Start of Block
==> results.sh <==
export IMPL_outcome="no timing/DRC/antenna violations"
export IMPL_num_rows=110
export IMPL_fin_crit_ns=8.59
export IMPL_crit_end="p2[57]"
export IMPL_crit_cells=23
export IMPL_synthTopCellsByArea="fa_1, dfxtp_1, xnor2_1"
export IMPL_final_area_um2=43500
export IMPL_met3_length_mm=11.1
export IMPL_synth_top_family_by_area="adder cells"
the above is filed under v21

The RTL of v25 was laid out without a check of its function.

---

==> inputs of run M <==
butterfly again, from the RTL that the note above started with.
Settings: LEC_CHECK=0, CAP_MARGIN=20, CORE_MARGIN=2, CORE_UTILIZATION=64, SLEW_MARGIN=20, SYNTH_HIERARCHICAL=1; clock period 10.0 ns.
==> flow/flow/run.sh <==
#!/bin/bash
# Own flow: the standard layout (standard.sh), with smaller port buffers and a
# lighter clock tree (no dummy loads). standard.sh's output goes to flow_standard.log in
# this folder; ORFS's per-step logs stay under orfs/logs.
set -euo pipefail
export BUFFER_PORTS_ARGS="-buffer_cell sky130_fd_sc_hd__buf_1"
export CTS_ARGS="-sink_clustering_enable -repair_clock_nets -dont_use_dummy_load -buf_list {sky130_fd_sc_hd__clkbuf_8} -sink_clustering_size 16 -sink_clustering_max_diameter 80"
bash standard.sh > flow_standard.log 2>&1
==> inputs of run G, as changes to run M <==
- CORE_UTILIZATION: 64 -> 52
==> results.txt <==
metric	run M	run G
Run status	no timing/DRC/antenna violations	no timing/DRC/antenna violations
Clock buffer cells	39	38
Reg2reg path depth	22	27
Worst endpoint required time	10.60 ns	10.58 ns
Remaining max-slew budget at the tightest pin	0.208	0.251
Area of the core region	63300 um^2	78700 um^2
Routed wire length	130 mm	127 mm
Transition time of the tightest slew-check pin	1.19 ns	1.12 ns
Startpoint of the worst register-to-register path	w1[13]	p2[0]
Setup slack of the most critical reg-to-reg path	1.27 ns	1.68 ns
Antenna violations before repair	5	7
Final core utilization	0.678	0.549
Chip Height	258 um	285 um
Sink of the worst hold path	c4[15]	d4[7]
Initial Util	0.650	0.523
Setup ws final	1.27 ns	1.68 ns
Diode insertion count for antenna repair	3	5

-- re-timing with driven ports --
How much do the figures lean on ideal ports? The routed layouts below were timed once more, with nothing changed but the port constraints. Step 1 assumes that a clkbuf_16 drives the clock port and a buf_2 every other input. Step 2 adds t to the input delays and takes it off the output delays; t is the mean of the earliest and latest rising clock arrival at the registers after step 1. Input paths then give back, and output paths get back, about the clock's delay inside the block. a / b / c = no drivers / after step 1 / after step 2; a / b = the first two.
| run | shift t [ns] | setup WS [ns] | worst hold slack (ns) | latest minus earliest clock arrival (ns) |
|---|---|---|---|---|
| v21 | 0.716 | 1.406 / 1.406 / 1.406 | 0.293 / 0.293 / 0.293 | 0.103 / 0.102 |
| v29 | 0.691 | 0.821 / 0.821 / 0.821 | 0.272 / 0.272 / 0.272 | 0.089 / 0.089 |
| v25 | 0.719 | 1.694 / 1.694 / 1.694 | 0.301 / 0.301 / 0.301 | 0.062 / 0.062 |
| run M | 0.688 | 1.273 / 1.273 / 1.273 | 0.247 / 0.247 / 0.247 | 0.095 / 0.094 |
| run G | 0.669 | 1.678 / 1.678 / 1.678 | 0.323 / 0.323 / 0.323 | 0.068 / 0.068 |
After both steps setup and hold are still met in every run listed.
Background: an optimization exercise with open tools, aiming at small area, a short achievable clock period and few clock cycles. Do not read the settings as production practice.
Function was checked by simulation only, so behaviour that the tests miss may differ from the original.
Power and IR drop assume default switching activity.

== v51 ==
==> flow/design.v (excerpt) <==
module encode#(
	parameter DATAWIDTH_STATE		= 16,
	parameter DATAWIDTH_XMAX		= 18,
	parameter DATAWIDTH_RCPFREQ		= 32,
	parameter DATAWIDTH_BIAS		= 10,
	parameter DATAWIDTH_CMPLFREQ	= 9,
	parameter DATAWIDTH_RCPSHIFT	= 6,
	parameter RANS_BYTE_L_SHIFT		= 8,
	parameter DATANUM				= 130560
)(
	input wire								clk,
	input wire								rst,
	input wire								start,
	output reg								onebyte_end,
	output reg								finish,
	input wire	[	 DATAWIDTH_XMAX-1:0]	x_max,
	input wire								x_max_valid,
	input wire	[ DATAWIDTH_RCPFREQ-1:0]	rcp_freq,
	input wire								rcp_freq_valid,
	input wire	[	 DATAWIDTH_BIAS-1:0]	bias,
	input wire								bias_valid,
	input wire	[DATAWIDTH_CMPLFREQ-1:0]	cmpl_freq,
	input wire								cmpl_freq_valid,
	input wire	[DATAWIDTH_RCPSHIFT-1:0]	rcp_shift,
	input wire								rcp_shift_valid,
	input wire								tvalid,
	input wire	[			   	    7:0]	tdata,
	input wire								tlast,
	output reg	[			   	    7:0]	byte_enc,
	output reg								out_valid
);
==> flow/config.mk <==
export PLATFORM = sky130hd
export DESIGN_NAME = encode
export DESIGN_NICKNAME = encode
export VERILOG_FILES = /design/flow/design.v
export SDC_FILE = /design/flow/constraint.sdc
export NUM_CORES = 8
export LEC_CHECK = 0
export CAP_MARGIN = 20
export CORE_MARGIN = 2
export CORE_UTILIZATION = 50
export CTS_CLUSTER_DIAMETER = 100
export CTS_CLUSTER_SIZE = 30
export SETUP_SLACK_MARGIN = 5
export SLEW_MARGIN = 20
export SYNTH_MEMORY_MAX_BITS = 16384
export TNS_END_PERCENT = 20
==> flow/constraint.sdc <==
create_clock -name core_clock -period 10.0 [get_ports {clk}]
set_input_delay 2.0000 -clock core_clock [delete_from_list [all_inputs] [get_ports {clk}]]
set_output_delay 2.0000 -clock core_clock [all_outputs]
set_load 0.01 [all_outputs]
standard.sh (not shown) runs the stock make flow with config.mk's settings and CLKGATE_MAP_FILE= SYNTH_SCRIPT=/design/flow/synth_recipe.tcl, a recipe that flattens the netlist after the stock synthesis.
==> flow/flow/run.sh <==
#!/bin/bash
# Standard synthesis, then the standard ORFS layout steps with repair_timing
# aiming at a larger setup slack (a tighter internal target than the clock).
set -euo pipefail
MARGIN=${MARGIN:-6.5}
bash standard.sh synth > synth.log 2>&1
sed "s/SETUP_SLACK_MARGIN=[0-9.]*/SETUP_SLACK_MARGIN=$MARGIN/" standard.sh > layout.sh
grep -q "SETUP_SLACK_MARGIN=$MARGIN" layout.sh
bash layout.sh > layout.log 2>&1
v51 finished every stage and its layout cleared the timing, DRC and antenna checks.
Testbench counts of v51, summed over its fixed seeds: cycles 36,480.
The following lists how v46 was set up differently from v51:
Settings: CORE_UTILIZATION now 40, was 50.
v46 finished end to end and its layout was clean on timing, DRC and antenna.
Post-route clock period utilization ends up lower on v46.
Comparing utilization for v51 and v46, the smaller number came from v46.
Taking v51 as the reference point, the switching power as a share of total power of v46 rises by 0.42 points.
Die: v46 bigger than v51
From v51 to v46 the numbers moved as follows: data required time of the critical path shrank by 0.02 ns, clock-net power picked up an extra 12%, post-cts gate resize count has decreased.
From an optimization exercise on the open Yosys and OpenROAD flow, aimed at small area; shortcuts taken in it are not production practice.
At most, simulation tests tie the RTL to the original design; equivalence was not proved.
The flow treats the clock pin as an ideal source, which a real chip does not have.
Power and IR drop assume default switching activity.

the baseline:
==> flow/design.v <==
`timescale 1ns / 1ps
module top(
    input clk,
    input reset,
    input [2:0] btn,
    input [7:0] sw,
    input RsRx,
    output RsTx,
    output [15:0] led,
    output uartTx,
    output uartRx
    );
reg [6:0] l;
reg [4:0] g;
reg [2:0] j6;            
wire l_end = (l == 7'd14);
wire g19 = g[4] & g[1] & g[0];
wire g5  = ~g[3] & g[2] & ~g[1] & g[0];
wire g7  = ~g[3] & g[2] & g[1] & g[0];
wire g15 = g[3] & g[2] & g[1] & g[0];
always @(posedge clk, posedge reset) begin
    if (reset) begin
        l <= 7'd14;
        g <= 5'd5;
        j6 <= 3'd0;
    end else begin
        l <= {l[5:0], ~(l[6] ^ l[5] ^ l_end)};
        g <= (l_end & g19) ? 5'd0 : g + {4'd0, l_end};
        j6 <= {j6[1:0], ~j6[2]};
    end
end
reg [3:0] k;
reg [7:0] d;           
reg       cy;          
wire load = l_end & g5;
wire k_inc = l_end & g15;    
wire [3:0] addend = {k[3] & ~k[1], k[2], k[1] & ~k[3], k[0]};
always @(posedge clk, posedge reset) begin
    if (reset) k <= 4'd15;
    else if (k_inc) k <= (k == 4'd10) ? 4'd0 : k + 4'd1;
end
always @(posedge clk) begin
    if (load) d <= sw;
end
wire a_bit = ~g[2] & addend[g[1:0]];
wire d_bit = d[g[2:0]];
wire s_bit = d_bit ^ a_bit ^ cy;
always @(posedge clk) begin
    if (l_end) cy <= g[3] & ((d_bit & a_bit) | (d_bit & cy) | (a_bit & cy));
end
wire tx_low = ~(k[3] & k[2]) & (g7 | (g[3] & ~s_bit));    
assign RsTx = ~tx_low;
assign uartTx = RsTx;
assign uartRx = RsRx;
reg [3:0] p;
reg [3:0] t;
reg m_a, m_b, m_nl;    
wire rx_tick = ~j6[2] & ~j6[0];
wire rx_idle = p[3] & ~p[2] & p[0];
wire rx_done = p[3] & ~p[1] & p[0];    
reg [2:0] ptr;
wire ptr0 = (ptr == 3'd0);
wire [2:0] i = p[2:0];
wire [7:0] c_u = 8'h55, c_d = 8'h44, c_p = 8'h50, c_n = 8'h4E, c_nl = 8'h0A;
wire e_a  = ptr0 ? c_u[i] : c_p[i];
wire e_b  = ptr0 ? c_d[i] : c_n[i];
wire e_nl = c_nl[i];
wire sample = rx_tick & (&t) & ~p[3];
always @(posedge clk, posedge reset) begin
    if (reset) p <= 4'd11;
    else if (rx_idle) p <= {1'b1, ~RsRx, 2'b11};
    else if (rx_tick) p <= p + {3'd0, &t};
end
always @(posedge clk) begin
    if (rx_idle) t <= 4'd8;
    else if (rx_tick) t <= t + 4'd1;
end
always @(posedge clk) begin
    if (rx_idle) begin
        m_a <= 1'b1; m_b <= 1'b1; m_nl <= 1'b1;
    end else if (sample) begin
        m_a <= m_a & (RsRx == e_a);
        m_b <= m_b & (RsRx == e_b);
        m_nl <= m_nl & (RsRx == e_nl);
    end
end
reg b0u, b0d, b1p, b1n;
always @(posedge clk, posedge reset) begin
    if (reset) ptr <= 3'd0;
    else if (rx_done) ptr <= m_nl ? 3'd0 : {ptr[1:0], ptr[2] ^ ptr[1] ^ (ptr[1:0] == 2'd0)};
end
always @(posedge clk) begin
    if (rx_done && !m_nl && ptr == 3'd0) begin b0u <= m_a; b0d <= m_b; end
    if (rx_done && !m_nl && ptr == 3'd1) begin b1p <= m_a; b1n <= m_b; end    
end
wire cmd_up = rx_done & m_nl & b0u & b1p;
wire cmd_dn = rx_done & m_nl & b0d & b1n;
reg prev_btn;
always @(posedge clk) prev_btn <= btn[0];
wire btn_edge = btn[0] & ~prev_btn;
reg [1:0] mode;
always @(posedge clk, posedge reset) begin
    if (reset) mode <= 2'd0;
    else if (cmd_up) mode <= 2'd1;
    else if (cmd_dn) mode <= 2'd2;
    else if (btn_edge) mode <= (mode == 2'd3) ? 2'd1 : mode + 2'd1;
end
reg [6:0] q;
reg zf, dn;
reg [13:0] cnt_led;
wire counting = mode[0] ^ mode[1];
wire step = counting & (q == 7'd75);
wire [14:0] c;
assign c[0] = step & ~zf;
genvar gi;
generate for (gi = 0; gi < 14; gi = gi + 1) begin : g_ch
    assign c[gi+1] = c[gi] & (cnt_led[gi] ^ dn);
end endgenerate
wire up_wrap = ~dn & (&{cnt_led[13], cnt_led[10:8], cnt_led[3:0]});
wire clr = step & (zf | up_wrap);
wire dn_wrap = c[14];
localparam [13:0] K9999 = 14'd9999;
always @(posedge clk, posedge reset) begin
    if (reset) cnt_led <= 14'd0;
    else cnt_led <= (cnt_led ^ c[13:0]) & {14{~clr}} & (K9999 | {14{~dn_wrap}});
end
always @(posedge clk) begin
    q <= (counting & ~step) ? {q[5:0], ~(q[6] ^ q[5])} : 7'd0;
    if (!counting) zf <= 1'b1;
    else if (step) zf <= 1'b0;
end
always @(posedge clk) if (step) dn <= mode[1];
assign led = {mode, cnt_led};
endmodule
End of Block
Start of Block
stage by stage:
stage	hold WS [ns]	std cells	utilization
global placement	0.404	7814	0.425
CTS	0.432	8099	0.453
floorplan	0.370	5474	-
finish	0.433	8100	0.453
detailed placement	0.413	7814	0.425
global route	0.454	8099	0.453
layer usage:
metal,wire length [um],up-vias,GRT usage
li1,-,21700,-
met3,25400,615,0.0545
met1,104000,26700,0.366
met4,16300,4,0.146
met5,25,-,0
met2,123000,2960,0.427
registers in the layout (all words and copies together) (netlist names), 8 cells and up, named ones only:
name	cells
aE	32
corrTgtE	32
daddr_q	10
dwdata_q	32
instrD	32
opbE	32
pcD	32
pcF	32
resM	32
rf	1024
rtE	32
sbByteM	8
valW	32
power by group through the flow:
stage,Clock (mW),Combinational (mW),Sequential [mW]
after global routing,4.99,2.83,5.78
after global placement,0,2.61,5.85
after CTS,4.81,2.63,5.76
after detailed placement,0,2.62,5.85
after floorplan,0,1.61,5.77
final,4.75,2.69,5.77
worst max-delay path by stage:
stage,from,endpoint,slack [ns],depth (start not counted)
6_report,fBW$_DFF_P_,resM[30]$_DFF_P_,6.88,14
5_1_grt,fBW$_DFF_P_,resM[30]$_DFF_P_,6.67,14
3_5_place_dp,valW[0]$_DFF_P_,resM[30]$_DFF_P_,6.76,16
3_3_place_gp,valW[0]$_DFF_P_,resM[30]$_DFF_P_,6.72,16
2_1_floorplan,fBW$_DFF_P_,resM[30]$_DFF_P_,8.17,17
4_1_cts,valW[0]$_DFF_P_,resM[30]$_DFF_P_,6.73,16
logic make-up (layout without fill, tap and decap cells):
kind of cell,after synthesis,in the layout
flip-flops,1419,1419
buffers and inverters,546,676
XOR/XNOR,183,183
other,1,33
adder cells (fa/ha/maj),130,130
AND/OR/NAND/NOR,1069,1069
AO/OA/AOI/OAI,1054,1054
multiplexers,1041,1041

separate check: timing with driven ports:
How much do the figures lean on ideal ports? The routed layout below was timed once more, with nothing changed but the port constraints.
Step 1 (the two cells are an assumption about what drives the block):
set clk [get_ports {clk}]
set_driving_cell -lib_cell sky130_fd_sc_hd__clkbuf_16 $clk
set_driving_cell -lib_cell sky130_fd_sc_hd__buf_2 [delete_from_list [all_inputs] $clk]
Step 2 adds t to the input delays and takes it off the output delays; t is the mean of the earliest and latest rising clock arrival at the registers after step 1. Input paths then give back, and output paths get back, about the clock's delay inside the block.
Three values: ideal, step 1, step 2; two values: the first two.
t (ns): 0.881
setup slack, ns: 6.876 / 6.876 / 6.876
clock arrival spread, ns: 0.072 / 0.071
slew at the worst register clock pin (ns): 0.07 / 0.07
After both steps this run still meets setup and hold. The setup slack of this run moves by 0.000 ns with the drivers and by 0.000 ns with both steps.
End of Block
**Work required**.
Going back to the entries above, set down exactly the lines that begin at the one with "AND/OR/NAND/NOR,1069,1069" and end at the one with "After both steps this", both included, and nothing else.

**Exercise result**.
AND/OR/NAND/NOR,1069,1069
AO/OA/AOI/OAI,1054,1054
multiplexers,1041,1041

separate check: timing with driven ports:
How much do the figures lean on ideal ports? The routed layout below was timed once more, with nothing changed but the port constraints.
Step 1 (the two cells are an assumption about what drives the block):
set clk [get_ports {clk}]
set_driving_cell -lib_cell sky130_fd_sc_hd__clkbuf_16 $clk
set_driving_cell -lib_cell sky130_fd_sc_hd__buf_2 [delete_from_list [all_inputs] $clk]
Step 2 adds t to the input delays and takes it off the output delays; t is the mean of the earliest and latest rising clock arrival at the registers after step 1. Input paths then give back, and output paths get back, about the clock's delay inside the block.
Three values: ideal, step 1, step 2; two values: the first two.
t (ns): 0.881
setup slack, ns: 6.876 / 6.876 / 6.876
clock arrival spread, ns: 0.072 / 0.071
slew at the worst register clock pin (ns): 0.07 / 0.07
After both steps this run still meets setup and hold. The setup slack of this run moves by 0.000 ns with the drivers and by 0.000 ns with both steps.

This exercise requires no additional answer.